Distribution of Words - Zipfian Distribution

This page presents some data that categorizes query words by the number of documents in which they occur. Words that appear in only one document will be very selective. If the goal of the user is to answer a question, this could be very helpful in eliminating extraneous information. However, if the answer to the question is not in this document, or if the goal is for more general knowledge discovery, such words may be too restrictive. At the other end of the spectrum, a word that appears in every document cannot be much help in selecting documents.

The "words" used were consecutive strings of nonblank characters. Internal punctuation was kept (thus two-fisted is a word), but external punctuation was removed (so $1million became 1million). All upper case letters were translated to lower case. Each word was required to contain at least one alphabetic character (Thus, 7up is a word, but 1998 is not).

This data came from a corpus of 825 articles from the Reuters News Service that appeared in December of 1997. The articles included a total of 388416 words of which 20488 were distinct.

Results

There were 10 words that appeared in every document. They were

  a                reuters
  date             source
  december         text
  est              the
  online           title

Two of these words, "a" and "the", really occurred in all articles. The other words came from the headers on the documents. This points out the importance of not indexing headers as ordinary text. It is easy to see that this problem extends further. The articles had timestamps on them. Thus, we find that "am" appeared in 383 articles and "pm" appeared in 480. The counts for the names of the days of the week were similarly distorted.

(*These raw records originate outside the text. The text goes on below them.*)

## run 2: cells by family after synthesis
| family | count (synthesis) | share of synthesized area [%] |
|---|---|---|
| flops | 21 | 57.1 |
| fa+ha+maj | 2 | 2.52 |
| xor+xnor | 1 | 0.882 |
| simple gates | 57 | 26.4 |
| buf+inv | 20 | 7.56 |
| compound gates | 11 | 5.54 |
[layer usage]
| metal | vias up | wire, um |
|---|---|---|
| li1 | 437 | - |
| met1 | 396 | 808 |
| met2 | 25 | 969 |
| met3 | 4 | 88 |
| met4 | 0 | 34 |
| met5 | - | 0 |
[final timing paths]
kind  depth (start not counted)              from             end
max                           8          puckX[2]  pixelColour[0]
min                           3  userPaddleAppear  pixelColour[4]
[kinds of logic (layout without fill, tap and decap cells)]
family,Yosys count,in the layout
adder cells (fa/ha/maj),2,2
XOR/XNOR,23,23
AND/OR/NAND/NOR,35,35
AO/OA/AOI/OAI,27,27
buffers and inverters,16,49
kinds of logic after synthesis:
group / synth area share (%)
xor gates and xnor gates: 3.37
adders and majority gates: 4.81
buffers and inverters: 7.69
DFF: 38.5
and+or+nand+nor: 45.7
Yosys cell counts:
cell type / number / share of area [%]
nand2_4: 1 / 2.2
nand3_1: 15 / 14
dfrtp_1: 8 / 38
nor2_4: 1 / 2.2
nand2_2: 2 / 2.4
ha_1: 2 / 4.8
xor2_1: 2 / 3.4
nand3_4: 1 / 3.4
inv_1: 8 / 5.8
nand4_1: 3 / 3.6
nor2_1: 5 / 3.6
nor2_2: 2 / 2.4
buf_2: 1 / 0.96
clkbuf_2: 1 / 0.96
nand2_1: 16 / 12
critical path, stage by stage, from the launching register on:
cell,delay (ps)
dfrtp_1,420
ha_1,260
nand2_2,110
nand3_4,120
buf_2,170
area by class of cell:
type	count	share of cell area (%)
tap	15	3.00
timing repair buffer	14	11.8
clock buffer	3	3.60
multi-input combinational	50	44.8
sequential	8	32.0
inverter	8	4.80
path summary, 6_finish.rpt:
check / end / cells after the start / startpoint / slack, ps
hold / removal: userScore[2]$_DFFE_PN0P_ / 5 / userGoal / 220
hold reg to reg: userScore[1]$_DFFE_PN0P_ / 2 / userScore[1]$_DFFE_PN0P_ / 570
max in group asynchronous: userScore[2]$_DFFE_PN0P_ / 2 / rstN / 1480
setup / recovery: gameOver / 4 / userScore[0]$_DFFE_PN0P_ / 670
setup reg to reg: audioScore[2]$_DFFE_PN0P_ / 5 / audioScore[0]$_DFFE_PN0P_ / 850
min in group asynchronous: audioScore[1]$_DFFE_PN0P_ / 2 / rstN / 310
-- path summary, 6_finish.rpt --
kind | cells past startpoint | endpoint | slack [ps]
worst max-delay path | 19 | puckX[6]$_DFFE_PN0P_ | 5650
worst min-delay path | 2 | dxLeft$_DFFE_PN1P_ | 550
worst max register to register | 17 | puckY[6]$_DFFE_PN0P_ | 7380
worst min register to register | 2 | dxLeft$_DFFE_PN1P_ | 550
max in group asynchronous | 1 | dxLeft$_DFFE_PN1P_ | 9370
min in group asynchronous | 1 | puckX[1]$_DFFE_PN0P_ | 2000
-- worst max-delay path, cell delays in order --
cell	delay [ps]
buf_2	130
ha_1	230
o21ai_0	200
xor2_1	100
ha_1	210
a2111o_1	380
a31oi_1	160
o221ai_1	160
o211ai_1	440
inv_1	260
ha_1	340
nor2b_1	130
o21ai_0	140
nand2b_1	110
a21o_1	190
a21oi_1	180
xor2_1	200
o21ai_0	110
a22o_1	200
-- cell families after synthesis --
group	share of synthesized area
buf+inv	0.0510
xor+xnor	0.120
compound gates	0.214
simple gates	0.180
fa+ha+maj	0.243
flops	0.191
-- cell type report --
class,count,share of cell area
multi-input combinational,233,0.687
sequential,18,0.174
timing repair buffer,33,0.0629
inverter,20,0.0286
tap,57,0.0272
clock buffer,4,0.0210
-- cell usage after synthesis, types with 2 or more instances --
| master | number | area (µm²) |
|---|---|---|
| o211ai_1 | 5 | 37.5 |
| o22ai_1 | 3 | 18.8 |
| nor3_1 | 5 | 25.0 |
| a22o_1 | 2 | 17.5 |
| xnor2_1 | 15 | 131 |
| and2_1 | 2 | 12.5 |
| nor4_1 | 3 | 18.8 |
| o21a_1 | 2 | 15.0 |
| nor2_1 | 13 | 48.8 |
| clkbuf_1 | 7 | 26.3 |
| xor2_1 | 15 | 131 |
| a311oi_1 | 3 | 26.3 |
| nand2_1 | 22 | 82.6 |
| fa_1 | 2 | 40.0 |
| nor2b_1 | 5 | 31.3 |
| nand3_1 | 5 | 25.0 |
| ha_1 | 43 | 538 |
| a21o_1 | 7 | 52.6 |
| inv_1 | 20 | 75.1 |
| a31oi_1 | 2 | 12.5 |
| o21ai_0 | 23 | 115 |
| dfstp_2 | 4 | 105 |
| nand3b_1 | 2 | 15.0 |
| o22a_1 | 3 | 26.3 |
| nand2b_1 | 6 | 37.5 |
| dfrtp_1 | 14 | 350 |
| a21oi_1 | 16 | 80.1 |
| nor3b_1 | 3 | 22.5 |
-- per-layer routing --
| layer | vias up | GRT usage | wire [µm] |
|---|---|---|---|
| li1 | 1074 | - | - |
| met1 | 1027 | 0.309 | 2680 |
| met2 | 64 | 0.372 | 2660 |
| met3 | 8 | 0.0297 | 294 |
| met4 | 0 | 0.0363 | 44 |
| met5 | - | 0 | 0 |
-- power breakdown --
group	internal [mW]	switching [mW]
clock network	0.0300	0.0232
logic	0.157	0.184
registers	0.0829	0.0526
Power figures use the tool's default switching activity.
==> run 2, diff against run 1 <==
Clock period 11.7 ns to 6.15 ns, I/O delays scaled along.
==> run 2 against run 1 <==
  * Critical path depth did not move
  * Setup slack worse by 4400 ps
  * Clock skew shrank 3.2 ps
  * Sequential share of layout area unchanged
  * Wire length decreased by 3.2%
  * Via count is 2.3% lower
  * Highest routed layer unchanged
`src/core_io_defines.svh`:
```
// Sizes are fixed for one core; logical and physical address widths must both cover 64 entries
`ifndef CORE_IO_DEFINES_SVH
`define CORE_IO_DEFINES_SVH

// Width of one core register
`define CORE_DATA_WIDTH 20

// Physical register file depth and its index width
`define CORE_REG_COUNT 64
`define CORE_REG_ADDR_WIDTH 6

// Logical addresses seen by the bus and the DMA stream
`define IO_LOGICAL_ADDR_WIDTH 6

// Channel count field inside the configuration word
`define CORE_CHANNEL_WIDTH 8

// Host bus word, wider than a core register
`define BUS_DATA_WIDTH 32

`endif

```
`src/bus_pkg.sv`:
```
// Host side types only; the configuration word layout assumes a 32 bit bus and 8 bit channel count
`include "core_io_defines.svh"

package bus_pkg;

    // One command per cycle: write is a strobe, read is held until accepted
    typedef struct packed {
        logic write;
        logic read;
        logic [`IO_LOGICAL_ADDR_WIDTH-1:0] addr;
        logic [`BUS_DATA_WIDTH-1:0] data;
    } bus_cmd_t;

    typedef struct packed {
        logic valid;
        logic [`BUS_DATA_WIDTH-1:0] data;
    } bus_rsp_t;

    typedef struct packed {
        logic [15:0] program_size;
        logic [7:0] padding;
        logic [`CORE_CHANNEL_WIDTH-1:0] channel_count;
    } config_fields_t;

    // Logical address 0 carries the configuration word, every other address raw data
    typedef union packed {
        logic [`BUS_DATA_WIDTH-1:0] raw;
        config_fields_t fields;
    } config_word_u;

endpackage

```
`src/stream_pkg.sv`:
```
// Core side stream types; all strobes here have no back-pressure except read_req_t
`include "core_io_defines.svh"

package stream_pkg;

    // Register write beat from the DMA engine, addressed logically
    typedef struct packed {
        logic valid;
        logic [`IO_LOGICAL_ADDR_WIDTH-1:0] dest;
        logic [`CORE_DATA_WIDTH-1:0] data;
    } dma_write_t;

    // Read request, valid is held until the endpoint accepts it
    typedef struct packed {
        logic valid;
        logic [`IO_LOGICAL_ADDR_WIDTH-1:0] addr;
    } read_req_t;

    typedef struct packed {
        logic valid;
        logic [`CORE_DATA_WIDTH-1:0] data;
    } read_rsp_t;

    // Table load word, physical entry in the upper half and logical address below
    typedef struct packed {
        logic valid;
        logic [`CORE_REG_ADDR_WIDTH-1:0] physical;
        logic [`IO_LOGICAL_ADDR_WIDTH-1:0] logical;
    } map_write_t;

    // Write into the physical register file
    typedef struct packed {
        logic valid;
        logic [`CORE_REG_ADDR_WIDTH-1:0] addr;
        logic [`CORE_DATA_WIDTH-1:0] data;
    } reg_write_t;

endpackage

```
`src/core_io_subsystem.sv`:
```
// Latency at these ports equals the endpoint's; table loads bypass the endpoint entirely
`include "core_io_defines.svh"

module core_io_subsystem (
    input  logic clock,
    input  logic reset,
    input  bus_pkg::bus_cmd_t bus_cmd,
    output logic bus_read_ready,
    output bus_pkg::bus_rsp_t bus_rsp,
    input  stream_pkg::map_write_t map_load,
    input  stream_pkg::dma_write_t dma_write,
    input  stream_pkg::read_req_t read_req,
    output logic dma_read_ready,
    output stream_pkg::read_rsp_t read_rsp
);
    import stream_pkg::*;

    logic [`IO_LOGICAL_ADDR_WIDTH-1:0] write_lookup;
    logic [`IO_LOGICAL_ADDR_WIDTH-1:0] read_lookup;
    logic [`CORE_REG_ADDR_WIDTH-1:0] write_entry;
    logic [`CORE_REG_ADDR_WIDTH-1:0] read_entry;
    logic [`CORE_REG_ADDR_WIDTH-1:0] read_addr;
    logic [`CORE_DATA_WIDTH-1:0] read_data;
    reg_write_t reg_write;

    dma_endpoint endpoint (
        .clock          (clock),
        .reset          (reset),
        .bus_cmd        (bus_cmd),
        .bus_read_ready (bus_read_ready),
        .bus_rsp        (bus_rsp),
        .dma_write      (dma_write),
        .read_req       (read_req),
        .dma_read_ready (dma_read_ready),
        .read_rsp       (read_rsp),
        .write_lookup   (write_lookup),
        .read_lookup    (read_lookup),
        .write_entry    (write_entry),
        .read_entry     (read_entry),
        .reg_write      (reg_write),
        .read_addr      (read_addr),
        .read_data      (read_data)
    );

    io_translation_table translation (
        .clock        (clock),
        .reset        (reset),
        .map_load     (map_load),
        .write_lookup (write_lookup),
        .read_lookup  (read_lookup),
        .write_entry  (write_entry),
        .read_entry   (read_entry)
    );

    register_file registers (
        .clock     (clock),
        .reset     (reset),
        .reg_write (reg_write),
        .read_addr (read_addr),
        .read_data (read_data)
    );

endmodule

```
`src/dma_endpoint.sv`:
```
// Stream wins both arbitrations; one read in flight; a stream read of address 0 gets no response
`include "core_io_defines.svh"

module dma_endpoint (
    input  logic clock,
    input  logic reset,
    input  bus_pkg::bus_cmd_t bus_cmd,
    output logic bus_read_ready,
    output bus_pkg::bus_rsp_t bus_rsp,
    input  stream_pkg::dma_write_t dma_write,
    input  stream_pkg::read_req_t read_req,
    output logic dma_read_ready,
    output stream_pkg::read_rsp_t read_rsp,
    output logic [`IO_LOGICAL_ADDR_WIDTH-1:0] write_lookup,
    output logic [`IO_LOGICAL_ADDR_WIDTH-1:0] read_lookup,
    input  logic [`CORE_REG_ADDR_WIDTH-1:0] write_entry,
    input  logic [`CORE_REG_ADDR_WIDTH-1:0] read_entry,
    output stream_pkg::reg_write_t reg_write,
    output logic [`CORE_REG_ADDR_WIDTH-1:0] read_addr,
    input  logic [`CORE_DATA_WIDTH-1:0] read_data
);
    import bus_pkg::*;

    typedef enum logic [1:0] {
        state_idle,
        state_bus_read,
        state_stream_wait,
        state_stream_read
    } read_state_t;

    read_state_t state;
    logic read_config;
    logic stream_accept;
    logic bus_accept;
    logic write_valid;
    logic [`CORE_REG_ADDR_WIDTH-1:0] write_addr;
    logic [`CORE_DATA_WIDTH-1:0] write_data;
    logic [15:0] program_size;
    logic [`CORE_CHANNEL_WIDTH-1:0] channel_count;
    config_word_u config_in;
    config_word_u config_out;

    // The stream requester owns both lookup ports whenever it is active
    assign write_lookup = dma_write.valid ? dma_write.dest : bus_cmd.addr;
    assign read_lookup  = read_req.valid ? read_req.addr : bus_cmd.addr;
    assign config_in.raw = bus_cmd.data;

    always_ff @(posedge clock) begin
        if (!reset) begin
            write_valid   <= 1'b0;
            program_size  <= '0;
            channel_count <= '0;
        end else begin
            write_valid <= 1'b0;
            if (dma_write.valid) begin
                write_valid <= (write_entry != '0);
            end else if (bus_cmd.write) begin
                if (bus_cmd.addr == '0) begin
                    program_size  <= config_in.fields.program_size;
                    channel_count <= config_in.fields.channel_count;
                end else begin
                    write_valid <= (write_entry != '0);
                end
            end
        end
    end

    always_ff @(posedge clock) begin
        if (dma_write.valid) begin
            write_addr <= write_entry;
            write_data <= dma_write.data;
        end else if (bus_cmd.write) begin
            write_addr <= write_entry;
            write_data <= bus_cmd.data[`CORE_DATA_WIDTH-1:0];
        end
    end

    assign reg_write = '{valid: write_valid, addr: write_addr, data: write_data};

    // Bus ready also drops while a stream request waits, so the stream is always taken first
    assign dma_read_ready = (state == state_idle);
    assign bus_read_ready = (state == state_idle) && !read_req.valid;
    assign stream_accept  = dma_read_ready && read_req.valid;
    assign bus_accept     = bus_read_ready && bus_cmd.read;

    always_ff @(posedge clock) begin
        if (!reset) begin
            state       <= state_idle;
            read_config <= 1'b0;
        end else begin
            case (state)
                state_idle: begin
                    if (stream_accept) begin
                        // A request for address 0 is consumed here without a response
                        if (read_req.addr != '0) begin
                            state <= state_stream_wait;
                        end
                    end else if (bus_accept) begin
                        read_config <= (bus_cmd.addr == '0);
                        state       <= state_bus_read;
                    end
                end
                state_stream_wait: state <= state_stream_read;
                default: state <= state_idle;
            endcase
        end
    end

    // Physical address is latched on acceptance and held for the response
    always_ff @(posedge clock) begin
        if (stream_accept || bus_accept) begin
            read_addr <= read_entry;
        end
    end

    always_comb begin
        config_out.fields.program_size  = program_size;
        config_out.fields.padding       = '0;
        config_out.fields.channel_count = channel_count;
    end

    assign bus_rsp.valid  = (state == state_bus_read);
    assign bus_rsp.data   = read_config ? config_out.raw : `BUS_DATA_WIDTH'(read_data);
    assign read_rsp.valid = (state == state_stream_read);
    assign read_rsp.data  = read_data;

endmodule

```
`src/io_translation_table.sv`:
```
// Identity map after reset; entry 0 means unmapped and a load is visible to lookups one cycle later
`include "core_io_defines.svh"

module io_translation_table (
    input  logic clock,
    input  logic reset,
    input  stream_pkg::map_write_t map_load,
    input  logic [`IO_LOGICAL_ADDR_WIDTH-1:0] write_lookup,
    input  logic [`IO_LOGICAL_ADDR_WIDTH-1:0] read_lookup,
    output logic [`CORE_REG_ADDR_WIDTH-1:0] write_entry,
    output logic [`CORE_REG_ADDR_WIDTH-1:0] read_entry
);

    localparam int TABLE_DEPTH = 1 << `IO_LOGICAL_ADDR_WIDTH;

    // One physical register index per logical address
    logic [`CORE_REG_ADDR_WIDTH-1:0] entries [TABLE_DEPTH];

    always_ff @(posedge clock) begin
        if (!reset) begin
            // Transparent map, every logical address points at the same physical number
            for (int i = 0; i < TABLE_DEPTH; i++) begin
                entries[i] <= `CORE_REG_ADDR_WIDTH'(i);
            end
        end else if (map_load.valid) begin
            entries[map_load.logical] <= map_load.physical;
        end
    end

    // Both lookups are combinational so the endpoint can register the result directly
    assign write_entry = entries[write_lookup];
    assign read_entry  = entries[read_lookup];

endmodule

```
`src/register_file.sv`:
```
// Single write port and asynchronous read; register 0 is hard zero and writes to it are dropped
`include "core_io_defines.svh"

module register_file (
    input  logic clock,
    input  logic reset,
    input  stream_pkg::reg_write_t reg_write,
    input  logic [`CORE_REG_ADDR_WIDTH-1:0] read_addr,
    output logic [`CORE_DATA_WIDTH-1:0] read_data
);

    logic [`CORE_DATA_WIDTH-1:0] registers [`CORE_REG_COUNT];

    always_ff @(posedge clock) begin
        if (!reset) begin
            for (int i = 0; i < `CORE_REG_COUNT; i++) begin
                registers[i] <= '0;
            end
        end else if (reg_write.valid && reg_write.addr != '0) begin
            registers[reg_write.addr] <= reg_write.data;
        end
    end

    // Register 0 reads as zero whatever its storage holds
    assign read_data = (read_addr == '0) ? '0 : registers[read_addr];

endmodule

```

At the opposite end of the spectrum, about 41% of all words appeared in only one article. These words are quite specific (at least for this corpus). Click HERE to see a small sample of these words. Some of these words (e.g. "chunk") could be expected to appear more often in a larger corpus. Others ("figure...(it"), seem unlikely to recur.

Now let's get an overall impression of how the words were distributed. Here is a graph showing the full range of the data. The scale makes it only a little informative.
Words vs Docs
Notice that a huge number of words appear in a small number of documents. As described in class, the number of words falls off rapidly as the number of documents increases.

In order to get a better idea about what is going on, let's look at some restricted parts of the curve, starting with the very beginning of the data.
Words vs Docs

As you can see, the graph goes down rather quickly from 8499 words in 1 document to only 121 words in 15 documents. That is why in the first graph everything on the right seems to be zero. The number of documents is very small compared to 8499.

Further out to the right, the graph continues down pretty quickly. However, the numbers have gotten so small that irregularities in the data have become rather apparent. When the number of words was 200, a change of 1 or two was not visible in the graph. Now these changes stick out.

Even further to the right, all entries are near zero. Specifically, of the number of documents over 150, 543 numbers have 0 words, 105 have 1 word, 20 have 2 words and 6 have 3 words.